** Source records follows **

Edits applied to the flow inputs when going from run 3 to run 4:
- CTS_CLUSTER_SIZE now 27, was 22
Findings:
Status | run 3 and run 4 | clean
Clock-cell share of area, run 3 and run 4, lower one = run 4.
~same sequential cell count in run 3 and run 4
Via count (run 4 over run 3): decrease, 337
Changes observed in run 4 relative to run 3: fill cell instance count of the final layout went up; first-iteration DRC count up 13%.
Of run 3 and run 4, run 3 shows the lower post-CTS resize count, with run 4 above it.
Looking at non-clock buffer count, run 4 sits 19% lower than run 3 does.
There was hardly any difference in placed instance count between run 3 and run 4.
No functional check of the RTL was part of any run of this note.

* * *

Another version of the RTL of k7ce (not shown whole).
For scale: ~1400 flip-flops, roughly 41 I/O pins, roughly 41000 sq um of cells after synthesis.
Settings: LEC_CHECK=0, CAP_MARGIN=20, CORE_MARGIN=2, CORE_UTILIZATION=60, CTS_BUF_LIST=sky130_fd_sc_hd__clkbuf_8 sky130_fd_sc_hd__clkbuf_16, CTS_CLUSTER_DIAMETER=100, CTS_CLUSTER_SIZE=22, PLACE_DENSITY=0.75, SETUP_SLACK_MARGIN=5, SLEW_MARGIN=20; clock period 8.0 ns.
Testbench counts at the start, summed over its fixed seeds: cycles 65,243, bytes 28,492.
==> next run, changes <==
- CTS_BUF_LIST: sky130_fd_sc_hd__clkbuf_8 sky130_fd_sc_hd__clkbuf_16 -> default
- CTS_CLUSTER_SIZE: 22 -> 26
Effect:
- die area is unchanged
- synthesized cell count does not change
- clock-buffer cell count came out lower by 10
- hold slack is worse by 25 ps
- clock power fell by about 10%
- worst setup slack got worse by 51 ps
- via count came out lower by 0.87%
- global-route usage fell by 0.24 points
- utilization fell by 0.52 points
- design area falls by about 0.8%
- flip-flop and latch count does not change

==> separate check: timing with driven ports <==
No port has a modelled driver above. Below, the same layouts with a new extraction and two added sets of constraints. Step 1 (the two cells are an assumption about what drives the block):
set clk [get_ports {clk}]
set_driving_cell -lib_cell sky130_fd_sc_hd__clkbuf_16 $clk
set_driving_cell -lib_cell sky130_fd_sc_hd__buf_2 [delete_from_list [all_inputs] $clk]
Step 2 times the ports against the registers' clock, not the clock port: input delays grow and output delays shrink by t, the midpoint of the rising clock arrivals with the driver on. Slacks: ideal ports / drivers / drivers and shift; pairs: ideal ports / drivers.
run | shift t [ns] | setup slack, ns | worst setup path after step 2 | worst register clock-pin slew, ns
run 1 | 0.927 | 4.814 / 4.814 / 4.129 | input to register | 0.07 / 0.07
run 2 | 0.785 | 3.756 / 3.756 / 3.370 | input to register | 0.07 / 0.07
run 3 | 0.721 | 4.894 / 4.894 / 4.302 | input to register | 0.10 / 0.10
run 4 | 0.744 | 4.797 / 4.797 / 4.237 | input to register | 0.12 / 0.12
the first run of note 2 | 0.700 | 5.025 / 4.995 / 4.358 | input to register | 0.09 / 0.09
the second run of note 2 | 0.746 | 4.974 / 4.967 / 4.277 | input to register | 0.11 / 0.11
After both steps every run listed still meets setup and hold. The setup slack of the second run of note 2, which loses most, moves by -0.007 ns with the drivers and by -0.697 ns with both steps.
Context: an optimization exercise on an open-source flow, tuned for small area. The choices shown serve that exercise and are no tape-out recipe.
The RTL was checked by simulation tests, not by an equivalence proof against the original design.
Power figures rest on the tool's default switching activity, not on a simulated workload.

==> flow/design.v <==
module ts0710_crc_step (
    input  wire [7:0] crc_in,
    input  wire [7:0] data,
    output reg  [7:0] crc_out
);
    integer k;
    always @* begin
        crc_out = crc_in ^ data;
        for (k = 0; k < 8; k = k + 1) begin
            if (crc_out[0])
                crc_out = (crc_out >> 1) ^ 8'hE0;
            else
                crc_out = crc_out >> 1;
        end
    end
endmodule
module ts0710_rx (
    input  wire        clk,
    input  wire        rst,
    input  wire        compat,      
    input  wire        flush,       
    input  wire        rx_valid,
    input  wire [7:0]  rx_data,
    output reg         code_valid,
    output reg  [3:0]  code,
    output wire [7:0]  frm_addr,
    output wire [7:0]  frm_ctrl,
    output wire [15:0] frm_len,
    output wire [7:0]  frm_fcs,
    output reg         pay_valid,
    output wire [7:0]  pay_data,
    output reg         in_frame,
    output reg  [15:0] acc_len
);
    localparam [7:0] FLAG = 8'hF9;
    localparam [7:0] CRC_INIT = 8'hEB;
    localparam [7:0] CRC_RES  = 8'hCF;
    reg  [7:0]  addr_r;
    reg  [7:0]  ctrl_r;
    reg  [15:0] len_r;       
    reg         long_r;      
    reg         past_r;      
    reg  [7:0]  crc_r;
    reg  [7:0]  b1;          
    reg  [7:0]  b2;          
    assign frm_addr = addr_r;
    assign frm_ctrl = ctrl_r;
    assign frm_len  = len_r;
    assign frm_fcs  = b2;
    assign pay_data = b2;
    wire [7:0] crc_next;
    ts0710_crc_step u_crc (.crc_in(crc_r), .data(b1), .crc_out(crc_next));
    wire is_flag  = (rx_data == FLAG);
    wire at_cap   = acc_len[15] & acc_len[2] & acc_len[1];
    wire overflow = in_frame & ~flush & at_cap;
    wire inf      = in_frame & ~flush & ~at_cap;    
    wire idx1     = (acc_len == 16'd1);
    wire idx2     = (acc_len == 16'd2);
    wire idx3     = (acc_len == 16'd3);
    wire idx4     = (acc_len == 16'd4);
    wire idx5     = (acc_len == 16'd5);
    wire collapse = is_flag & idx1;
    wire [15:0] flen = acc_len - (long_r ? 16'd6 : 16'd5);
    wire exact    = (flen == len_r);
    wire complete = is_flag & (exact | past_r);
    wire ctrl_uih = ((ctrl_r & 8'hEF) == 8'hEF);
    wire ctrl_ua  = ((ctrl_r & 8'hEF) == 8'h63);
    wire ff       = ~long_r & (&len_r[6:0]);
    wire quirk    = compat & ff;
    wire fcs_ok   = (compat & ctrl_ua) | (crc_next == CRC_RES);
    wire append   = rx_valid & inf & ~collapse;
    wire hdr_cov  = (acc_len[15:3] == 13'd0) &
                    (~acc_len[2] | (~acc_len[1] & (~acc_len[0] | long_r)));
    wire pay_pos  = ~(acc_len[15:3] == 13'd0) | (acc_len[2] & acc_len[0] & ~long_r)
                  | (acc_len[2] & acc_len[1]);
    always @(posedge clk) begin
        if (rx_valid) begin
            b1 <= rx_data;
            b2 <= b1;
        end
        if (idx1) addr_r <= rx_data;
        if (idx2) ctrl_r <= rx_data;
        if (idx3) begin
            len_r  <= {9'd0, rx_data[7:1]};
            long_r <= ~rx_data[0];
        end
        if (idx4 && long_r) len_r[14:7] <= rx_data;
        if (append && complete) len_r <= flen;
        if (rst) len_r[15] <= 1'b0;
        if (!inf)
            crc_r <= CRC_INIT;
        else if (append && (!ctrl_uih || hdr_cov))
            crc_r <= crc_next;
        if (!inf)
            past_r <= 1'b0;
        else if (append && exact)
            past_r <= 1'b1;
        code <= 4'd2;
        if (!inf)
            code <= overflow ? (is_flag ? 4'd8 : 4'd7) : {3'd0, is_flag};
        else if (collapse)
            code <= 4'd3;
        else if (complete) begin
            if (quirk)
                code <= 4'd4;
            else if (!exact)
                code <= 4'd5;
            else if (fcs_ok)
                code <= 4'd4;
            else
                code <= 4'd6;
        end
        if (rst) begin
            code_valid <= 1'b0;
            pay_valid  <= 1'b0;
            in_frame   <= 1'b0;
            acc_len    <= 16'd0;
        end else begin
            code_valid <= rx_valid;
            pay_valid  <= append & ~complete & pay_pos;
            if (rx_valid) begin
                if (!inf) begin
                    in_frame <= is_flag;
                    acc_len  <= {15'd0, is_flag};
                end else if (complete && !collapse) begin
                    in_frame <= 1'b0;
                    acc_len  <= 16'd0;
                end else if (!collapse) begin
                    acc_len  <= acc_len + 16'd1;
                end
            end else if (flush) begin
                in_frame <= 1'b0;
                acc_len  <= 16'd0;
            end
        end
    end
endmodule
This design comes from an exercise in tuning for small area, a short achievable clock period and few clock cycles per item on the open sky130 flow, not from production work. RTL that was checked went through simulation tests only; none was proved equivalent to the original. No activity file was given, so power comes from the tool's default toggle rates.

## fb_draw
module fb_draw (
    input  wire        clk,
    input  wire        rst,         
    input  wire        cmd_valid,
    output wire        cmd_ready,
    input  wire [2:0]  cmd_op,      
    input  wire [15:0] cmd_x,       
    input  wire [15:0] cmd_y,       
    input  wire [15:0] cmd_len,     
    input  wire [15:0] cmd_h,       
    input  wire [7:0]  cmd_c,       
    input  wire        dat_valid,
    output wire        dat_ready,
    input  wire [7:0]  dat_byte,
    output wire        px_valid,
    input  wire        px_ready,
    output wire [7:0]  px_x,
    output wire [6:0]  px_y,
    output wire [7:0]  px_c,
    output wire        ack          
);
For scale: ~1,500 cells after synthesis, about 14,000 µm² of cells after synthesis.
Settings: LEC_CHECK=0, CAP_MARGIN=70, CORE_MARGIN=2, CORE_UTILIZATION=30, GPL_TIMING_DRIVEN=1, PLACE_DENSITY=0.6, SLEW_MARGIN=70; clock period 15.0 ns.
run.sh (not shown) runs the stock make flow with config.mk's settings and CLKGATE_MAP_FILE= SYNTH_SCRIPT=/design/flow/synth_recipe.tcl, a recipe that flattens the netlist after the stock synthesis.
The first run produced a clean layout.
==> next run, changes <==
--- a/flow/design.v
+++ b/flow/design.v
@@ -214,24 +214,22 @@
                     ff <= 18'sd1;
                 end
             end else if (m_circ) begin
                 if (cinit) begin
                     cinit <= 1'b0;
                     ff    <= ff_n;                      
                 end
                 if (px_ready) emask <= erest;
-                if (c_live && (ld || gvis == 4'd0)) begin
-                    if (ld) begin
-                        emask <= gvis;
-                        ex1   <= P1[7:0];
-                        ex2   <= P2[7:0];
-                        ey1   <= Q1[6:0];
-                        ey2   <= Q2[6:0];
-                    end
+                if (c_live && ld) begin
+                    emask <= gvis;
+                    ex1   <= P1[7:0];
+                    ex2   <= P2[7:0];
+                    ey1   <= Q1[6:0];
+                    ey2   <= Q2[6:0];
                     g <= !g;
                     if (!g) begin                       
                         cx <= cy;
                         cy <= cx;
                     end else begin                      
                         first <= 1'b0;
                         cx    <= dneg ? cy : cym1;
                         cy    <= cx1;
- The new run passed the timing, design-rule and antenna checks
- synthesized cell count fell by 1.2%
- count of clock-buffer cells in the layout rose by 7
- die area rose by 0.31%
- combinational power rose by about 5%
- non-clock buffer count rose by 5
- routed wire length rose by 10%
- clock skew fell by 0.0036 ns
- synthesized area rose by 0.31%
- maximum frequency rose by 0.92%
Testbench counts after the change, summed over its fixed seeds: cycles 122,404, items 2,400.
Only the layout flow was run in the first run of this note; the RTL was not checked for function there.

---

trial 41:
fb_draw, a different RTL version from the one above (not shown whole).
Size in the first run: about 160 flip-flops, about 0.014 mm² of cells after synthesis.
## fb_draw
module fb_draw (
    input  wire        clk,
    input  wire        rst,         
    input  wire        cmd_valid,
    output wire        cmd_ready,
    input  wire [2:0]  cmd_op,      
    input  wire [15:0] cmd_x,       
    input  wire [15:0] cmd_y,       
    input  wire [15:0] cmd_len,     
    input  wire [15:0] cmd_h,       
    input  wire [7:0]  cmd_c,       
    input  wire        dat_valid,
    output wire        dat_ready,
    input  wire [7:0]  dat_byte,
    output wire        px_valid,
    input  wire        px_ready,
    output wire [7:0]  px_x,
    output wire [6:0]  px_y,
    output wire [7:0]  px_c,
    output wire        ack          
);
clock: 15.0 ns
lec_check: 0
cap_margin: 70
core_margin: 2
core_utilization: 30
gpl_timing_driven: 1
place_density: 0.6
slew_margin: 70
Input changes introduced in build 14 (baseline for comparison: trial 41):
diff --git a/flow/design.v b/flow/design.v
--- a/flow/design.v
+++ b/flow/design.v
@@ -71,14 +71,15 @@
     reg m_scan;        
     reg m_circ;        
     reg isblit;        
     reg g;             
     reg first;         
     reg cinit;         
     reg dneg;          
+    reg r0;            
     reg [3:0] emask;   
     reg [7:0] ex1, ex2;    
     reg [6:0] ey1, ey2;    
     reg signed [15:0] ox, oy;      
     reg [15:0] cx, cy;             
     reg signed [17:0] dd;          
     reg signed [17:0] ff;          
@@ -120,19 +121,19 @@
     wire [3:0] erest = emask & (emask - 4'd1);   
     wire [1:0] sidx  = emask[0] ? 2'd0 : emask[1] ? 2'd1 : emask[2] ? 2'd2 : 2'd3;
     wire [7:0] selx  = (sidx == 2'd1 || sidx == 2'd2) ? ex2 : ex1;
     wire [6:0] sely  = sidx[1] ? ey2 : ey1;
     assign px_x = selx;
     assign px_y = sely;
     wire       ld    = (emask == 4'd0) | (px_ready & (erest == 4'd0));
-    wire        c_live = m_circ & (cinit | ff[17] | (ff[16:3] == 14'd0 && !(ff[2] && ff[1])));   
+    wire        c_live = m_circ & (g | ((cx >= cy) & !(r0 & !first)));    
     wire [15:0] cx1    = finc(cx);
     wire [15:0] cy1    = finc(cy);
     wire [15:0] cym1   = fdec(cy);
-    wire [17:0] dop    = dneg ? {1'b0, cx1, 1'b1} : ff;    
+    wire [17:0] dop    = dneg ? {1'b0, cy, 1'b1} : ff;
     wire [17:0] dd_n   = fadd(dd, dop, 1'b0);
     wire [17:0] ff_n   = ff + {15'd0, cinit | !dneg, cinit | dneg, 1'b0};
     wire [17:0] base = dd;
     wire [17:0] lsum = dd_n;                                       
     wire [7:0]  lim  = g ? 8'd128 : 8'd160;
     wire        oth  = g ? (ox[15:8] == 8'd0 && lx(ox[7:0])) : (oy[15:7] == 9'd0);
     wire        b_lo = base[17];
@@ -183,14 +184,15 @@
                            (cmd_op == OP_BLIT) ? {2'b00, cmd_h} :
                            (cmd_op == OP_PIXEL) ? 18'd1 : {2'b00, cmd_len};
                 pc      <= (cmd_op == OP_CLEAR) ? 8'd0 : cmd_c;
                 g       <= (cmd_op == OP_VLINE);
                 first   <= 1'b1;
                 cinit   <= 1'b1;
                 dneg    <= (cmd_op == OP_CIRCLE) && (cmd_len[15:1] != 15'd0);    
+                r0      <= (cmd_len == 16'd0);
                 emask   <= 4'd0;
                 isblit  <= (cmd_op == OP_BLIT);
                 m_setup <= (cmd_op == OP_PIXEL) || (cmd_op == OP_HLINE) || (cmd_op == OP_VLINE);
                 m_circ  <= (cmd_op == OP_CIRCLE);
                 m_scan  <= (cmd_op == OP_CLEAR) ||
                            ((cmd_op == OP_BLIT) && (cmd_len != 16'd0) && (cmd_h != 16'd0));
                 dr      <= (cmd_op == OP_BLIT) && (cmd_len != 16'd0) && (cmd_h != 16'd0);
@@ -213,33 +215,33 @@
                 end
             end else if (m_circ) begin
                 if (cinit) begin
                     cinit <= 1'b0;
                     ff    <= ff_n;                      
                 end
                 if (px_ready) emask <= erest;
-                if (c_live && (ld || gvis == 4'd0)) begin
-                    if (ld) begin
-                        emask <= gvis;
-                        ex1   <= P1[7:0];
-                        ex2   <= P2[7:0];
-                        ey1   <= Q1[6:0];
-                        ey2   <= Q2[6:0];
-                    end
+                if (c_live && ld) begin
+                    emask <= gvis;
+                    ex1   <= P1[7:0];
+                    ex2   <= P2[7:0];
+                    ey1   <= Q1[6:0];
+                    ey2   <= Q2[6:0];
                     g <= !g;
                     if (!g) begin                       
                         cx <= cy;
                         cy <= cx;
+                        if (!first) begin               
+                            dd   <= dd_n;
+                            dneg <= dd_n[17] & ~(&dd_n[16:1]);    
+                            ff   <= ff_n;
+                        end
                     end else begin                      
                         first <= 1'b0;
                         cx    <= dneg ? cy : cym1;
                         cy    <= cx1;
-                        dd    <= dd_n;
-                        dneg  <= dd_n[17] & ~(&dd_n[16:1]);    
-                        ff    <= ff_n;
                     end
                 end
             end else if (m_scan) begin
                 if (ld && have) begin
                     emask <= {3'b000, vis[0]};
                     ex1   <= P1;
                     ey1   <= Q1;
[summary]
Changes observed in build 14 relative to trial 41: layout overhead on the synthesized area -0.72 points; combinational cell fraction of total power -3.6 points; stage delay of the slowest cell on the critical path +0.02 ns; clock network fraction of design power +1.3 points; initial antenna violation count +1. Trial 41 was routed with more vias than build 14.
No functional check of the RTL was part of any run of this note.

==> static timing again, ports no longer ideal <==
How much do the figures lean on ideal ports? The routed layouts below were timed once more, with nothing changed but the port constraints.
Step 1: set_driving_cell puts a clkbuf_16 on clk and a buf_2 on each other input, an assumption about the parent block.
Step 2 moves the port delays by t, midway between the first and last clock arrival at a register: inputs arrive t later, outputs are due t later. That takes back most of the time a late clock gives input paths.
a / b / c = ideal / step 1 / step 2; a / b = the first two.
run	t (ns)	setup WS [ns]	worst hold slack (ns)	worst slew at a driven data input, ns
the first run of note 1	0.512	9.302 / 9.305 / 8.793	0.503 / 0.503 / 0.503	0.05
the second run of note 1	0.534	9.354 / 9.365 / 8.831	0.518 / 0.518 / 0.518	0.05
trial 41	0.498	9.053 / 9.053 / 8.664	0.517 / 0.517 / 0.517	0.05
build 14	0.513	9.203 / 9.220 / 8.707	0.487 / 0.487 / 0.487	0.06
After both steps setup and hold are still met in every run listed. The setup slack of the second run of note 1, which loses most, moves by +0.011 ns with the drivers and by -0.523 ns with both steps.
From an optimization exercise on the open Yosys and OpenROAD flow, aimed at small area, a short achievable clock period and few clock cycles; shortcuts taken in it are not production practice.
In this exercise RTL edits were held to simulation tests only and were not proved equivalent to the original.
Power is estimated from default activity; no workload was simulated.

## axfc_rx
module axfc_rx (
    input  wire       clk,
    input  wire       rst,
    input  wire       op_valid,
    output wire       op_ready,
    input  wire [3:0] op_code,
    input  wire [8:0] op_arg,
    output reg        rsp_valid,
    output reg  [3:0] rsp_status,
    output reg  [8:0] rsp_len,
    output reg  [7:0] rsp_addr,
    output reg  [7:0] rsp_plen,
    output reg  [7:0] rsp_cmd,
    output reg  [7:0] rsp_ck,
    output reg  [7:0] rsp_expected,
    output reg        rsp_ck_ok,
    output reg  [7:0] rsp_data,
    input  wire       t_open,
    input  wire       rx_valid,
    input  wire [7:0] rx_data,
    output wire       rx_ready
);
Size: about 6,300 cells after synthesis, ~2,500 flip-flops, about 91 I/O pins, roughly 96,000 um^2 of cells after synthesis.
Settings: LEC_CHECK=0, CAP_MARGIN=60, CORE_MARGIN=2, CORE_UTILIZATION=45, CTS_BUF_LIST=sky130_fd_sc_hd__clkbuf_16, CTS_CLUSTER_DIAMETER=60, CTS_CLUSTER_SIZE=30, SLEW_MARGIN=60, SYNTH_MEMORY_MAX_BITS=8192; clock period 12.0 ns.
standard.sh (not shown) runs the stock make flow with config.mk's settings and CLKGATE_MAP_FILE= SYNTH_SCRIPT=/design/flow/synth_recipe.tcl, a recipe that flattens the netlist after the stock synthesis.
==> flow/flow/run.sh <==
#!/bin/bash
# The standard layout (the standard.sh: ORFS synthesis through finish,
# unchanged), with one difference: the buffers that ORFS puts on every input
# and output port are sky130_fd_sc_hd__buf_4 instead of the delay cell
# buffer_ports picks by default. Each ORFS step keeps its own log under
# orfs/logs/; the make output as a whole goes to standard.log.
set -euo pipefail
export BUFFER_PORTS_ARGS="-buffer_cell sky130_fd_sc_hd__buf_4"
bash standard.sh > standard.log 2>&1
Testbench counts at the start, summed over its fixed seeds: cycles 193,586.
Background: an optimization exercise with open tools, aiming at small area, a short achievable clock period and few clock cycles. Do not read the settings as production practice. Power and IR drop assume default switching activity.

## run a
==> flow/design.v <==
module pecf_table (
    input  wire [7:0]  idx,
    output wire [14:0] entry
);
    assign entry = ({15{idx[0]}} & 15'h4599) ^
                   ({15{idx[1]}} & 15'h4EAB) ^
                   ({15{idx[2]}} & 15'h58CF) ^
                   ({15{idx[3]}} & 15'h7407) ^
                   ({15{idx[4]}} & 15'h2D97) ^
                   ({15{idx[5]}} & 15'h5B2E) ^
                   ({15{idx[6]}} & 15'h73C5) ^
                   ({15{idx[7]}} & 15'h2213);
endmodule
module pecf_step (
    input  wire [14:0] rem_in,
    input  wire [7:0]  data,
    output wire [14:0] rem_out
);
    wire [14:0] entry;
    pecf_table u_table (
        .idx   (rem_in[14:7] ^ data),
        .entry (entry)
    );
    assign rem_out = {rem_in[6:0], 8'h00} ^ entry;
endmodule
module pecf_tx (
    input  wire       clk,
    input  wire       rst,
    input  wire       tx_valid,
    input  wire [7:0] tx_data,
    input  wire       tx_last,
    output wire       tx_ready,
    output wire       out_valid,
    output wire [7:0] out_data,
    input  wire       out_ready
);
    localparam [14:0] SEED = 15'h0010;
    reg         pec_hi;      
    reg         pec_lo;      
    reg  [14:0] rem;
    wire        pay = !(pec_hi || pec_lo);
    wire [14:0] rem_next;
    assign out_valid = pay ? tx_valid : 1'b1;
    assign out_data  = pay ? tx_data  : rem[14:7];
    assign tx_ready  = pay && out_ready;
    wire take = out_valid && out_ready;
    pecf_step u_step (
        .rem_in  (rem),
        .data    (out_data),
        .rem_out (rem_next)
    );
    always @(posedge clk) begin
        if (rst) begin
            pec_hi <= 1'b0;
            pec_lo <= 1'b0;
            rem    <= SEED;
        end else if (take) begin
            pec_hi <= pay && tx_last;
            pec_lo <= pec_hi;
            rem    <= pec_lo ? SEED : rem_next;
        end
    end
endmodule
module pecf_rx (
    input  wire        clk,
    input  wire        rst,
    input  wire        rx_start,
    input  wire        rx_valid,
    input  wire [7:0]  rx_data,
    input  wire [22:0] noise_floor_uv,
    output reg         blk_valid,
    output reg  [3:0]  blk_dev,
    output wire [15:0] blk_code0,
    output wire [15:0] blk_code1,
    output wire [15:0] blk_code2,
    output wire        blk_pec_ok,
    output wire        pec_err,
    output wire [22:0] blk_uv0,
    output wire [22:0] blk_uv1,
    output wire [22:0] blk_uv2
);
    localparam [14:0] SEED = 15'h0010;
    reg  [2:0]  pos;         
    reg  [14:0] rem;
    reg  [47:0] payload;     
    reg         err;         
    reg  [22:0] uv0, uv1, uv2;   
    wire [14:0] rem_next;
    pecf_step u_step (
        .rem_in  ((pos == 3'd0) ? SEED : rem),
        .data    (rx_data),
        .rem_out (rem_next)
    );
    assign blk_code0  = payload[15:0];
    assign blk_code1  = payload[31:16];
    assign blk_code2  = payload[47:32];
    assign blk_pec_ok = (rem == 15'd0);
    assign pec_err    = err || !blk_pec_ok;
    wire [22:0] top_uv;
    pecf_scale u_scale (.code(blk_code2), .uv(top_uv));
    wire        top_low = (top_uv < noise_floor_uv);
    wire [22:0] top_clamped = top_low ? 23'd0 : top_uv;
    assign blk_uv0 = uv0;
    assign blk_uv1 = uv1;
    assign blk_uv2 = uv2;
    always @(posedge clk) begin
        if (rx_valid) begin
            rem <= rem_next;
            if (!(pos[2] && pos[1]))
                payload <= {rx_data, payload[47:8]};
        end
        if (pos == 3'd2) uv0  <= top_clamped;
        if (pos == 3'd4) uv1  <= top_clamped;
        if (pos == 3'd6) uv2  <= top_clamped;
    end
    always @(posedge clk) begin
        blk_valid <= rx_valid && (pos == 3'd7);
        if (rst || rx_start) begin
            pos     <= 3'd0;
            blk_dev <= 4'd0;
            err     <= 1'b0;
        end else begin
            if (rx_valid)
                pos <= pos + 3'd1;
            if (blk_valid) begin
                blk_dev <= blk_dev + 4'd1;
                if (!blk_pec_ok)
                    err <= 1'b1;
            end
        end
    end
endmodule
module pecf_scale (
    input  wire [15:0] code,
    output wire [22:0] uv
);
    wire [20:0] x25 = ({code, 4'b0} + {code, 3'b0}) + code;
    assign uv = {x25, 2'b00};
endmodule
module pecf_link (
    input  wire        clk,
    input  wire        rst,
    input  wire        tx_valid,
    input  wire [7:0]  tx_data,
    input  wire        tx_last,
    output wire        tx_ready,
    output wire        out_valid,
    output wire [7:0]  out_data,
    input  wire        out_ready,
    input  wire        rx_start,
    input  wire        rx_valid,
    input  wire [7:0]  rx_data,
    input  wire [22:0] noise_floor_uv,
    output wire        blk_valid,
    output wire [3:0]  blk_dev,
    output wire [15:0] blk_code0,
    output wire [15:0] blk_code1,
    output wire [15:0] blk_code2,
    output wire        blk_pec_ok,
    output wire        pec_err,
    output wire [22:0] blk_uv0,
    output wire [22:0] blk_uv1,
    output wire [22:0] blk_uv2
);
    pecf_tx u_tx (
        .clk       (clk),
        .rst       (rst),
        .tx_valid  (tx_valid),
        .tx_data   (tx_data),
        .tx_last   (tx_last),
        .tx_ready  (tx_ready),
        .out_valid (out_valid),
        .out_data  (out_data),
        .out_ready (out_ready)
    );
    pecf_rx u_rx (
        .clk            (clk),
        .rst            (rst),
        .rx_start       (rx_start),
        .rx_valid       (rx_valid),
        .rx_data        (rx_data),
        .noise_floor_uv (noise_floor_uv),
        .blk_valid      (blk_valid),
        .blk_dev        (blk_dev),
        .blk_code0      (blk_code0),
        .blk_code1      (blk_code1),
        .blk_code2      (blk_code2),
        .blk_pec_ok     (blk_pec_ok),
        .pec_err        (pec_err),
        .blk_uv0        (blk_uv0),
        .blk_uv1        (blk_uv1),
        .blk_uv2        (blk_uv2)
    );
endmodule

** End of Source records **

Please repeat word for word the lines above that run from the beginning through the line containing "65,243, bytes 28,492.", keeping both the first and that last line.

Edits applied to the flow inputs when going from run 3 to run 4:
- CTS_CLUSTER_SIZE now 27, was 22
Findings:
Status | run 3 and run 4 | clean
Clock-cell share of area, run 3 and run 4, lower one = run 4.
~same sequential cell count in run 3 and run 4
Via count (run 4 over run 3): decrease, 337
Changes observed in run 4 relative to run 3: fill cell instance count of the final layout went up; first-iteration DRC count up 13%.
Of run 3 and run 4, run 3 shows the lower post-CTS resize count, with run 4 above it.
Looking at non-clock buffer count, run 4 sits 19% lower than run 3 does.
There was hardly any difference in placed instance count between run 3 and run 4.
No functional check of the RTL was part of any run of this note.

* * *

Another version of the RTL of k7ce (not shown whole).
For scale: ~1400 flip-flops, roughly 41 I/O pins, roughly 41000 sq um of cells after synthesis.
Settings: LEC_CHECK=0, CAP_MARGIN=20, CORE_MARGIN=2, CORE_UTILIZATION=60, CTS_BUF_LIST=sky130_fd_sc_hd__clkbuf_8 sky130_fd_sc_hd__clkbuf_16, CTS_CLUSTER_DIAMETER=100, CTS_CLUSTER_SIZE=22, PLACE_DENSITY=0.75, SETUP_SLACK_MARGIN=5, SLEW_MARGIN=20; clock period 8.0 ns.
Testbench counts at the start, summed over its fixed seeds: cycles 65,243, bytes 28,492.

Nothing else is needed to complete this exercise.